— Saved entries —
-*-
File: config.mk
export PLATFORM = sky130hd
export DESIGN_NAME = aadcm_cordic
export DESIGN_NICKNAME = d
export VERILOG_FILES = /design/src/aadcm_pkg.sv /design/src/aadcm_cordic.sv
export SDC_FILE = /design/constraint.sdc
export NUM_CORES = 2
export LEC_CHECK = 0
export BUFFER_PORTS_ARGS = -buffer_cell sky130_fd_sc_hd__buf_4
export CAP_MARGIN = 20
export CELL_PAD_IN_SITES_DETAIL_PLACEMENT = 2
export CELL_PAD_IN_SITES_GLOBAL_PLACEMENT = 2
export CORE_MARGIN = 2
export CORE_UTILIZATION = 40
export DETAILED_ROUTE_END_ITERATION = 10
export GPL_TIMING_DRIVEN = 0
export PLACE_DENSITY = 0.82
export SKIP_LAST_GASP = 1
export SYNTH_ARGS = -nofsm -noshare
export SYNTH_HDL_FRONTEND = slang
export SYNTH_SLANG_ARGS = --single-unit
File: constraint.sdc
create_clock -name clk -period 5.3 [get_ports clk]
set_input_delay 0.53 -clock clk [delete_from_list [all_inputs] [get_ports clk]]
set_output_delay 0.53 -clock clk [all_outputs]
set_load 0.02 [all_outputs]
File: src/aadcm_pkg.sv
package aadcm_pkg;

    localparam int SINE_STAGES_DEF = 16;
    localparam int MIN_STAGES      = 8;
    localparam int MAX_STAGES      = 24;
    localparam int STAGE_IDX_W     = 5;

    localparam logic signed [15:0] ONE_Q14 = 16'sd16384;

    // atan of 2^-i in 2^32-per-turn units
    function automatic logic signed [31:0] atan_turn(input logic [STAGE_IDX_W-1:0] i);
        logic signed [31:0] v;
        case (i)
            5'd0:    v = 32'sd536870912;
            5'd1:    v = 32'sd316933406;
            5'd2:    v = 32'sd167458907;
            5'd3:    v = 32'sd85004756;
            5'd4:    v = 32'sd42667331;
            5'd5:    v = 32'sd21354465;
            5'd6:    v = 32'sd10679838;
            5'd7:    v = 32'sd5340245;
            5'd8:    v = 32'sd2670163;
            5'd9:    v = 32'sd1335087;
            5'd10:   v = 32'sd667544;
            5'd11:   v = 32'sd333772;
            5'd12:   v = 32'sd166886;
            5'd13:   v = 32'sd83443;
            5'd14:   v = 32'sd41722;
            5'd15:   v = 32'sd20861;
            5'd16:   v = 32'sd10430;
            5'd17:   v = 32'sd5215;
            5'd18:   v = 32'sd2608;
            5'd19:   v = 32'sd1304;
            5'd20:   v = 32'sd652;
            5'd21:   v = 32'sd326;
            5'd22:   v = 32'sd163;
            5'd23:   v = 32'sd81;
            default: v = 32'sd0;
        endcase
        return v;
    endfunction

    // cordic gain correction for n stages, Q2.30
    function automatic logic signed [33:0] cordic_gain(input int n);
        logic [63:0] t;
        t = (64'd434688583 + (64'd1 << (2 * n - 1))) >> (2 * n);
        return 34'sd652032874 + $signed({2'b00, t[31:0]});
    endfunction

    function automatic int clamp_stages(input int n);
        if (n < MIN_STAGES) return MIN_STAGES;
        if (n > MAX_STAGES) return MAX_STAGES;
        return n;
    endfunction

endpackage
-*-
Considering only the records above, state the number of lines that include the word "return", with nothing added.

— RESPONSE TO THIS TASK —
5